_WORK INSTRUCTIONS_
A single number is required: the count of lines in the entries below that include the word "worse".

Collected data entries:

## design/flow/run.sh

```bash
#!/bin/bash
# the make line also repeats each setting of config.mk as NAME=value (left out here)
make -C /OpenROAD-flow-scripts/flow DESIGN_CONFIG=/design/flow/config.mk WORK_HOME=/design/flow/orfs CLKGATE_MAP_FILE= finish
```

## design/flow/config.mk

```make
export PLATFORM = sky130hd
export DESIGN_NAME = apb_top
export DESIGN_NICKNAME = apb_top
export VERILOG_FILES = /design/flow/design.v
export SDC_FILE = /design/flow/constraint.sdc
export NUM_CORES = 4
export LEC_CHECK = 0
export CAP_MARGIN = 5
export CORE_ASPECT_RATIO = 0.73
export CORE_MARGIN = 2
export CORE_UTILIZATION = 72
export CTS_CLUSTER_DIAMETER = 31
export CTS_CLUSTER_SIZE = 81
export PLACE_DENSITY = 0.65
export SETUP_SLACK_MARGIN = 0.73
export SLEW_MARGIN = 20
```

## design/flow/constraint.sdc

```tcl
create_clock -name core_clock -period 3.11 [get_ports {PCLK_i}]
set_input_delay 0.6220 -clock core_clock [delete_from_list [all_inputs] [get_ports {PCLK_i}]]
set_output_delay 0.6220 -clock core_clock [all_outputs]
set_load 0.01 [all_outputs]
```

...

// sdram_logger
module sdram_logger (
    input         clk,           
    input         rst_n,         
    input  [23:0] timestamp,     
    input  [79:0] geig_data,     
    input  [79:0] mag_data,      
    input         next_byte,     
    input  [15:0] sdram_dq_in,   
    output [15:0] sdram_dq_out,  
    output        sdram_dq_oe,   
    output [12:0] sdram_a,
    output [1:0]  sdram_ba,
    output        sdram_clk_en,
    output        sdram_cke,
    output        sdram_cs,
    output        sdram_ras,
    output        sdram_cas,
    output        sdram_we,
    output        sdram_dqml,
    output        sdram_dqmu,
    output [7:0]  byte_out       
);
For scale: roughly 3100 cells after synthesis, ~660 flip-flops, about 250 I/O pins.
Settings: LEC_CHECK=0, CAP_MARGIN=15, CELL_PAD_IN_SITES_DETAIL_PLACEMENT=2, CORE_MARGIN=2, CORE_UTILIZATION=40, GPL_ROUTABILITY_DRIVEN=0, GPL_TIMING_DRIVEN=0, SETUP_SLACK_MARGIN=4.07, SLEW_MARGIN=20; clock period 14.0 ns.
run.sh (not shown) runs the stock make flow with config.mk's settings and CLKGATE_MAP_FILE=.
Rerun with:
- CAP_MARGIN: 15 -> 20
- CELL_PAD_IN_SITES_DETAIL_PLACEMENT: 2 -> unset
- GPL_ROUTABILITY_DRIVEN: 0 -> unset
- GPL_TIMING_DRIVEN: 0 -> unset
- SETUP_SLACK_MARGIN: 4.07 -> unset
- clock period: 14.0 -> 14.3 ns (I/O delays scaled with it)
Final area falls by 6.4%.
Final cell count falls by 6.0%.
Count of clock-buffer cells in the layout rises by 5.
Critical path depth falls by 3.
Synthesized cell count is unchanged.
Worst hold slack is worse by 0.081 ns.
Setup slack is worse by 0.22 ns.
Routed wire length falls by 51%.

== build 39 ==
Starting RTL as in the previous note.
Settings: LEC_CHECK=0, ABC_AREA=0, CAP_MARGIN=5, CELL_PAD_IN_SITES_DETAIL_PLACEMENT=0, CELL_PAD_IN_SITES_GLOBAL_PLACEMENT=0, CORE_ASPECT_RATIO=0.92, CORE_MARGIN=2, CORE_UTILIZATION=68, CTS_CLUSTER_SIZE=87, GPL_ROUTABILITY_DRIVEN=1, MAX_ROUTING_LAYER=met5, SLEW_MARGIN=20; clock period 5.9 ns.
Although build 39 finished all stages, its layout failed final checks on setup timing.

_RESULT FOR THIS EXERCISE_
2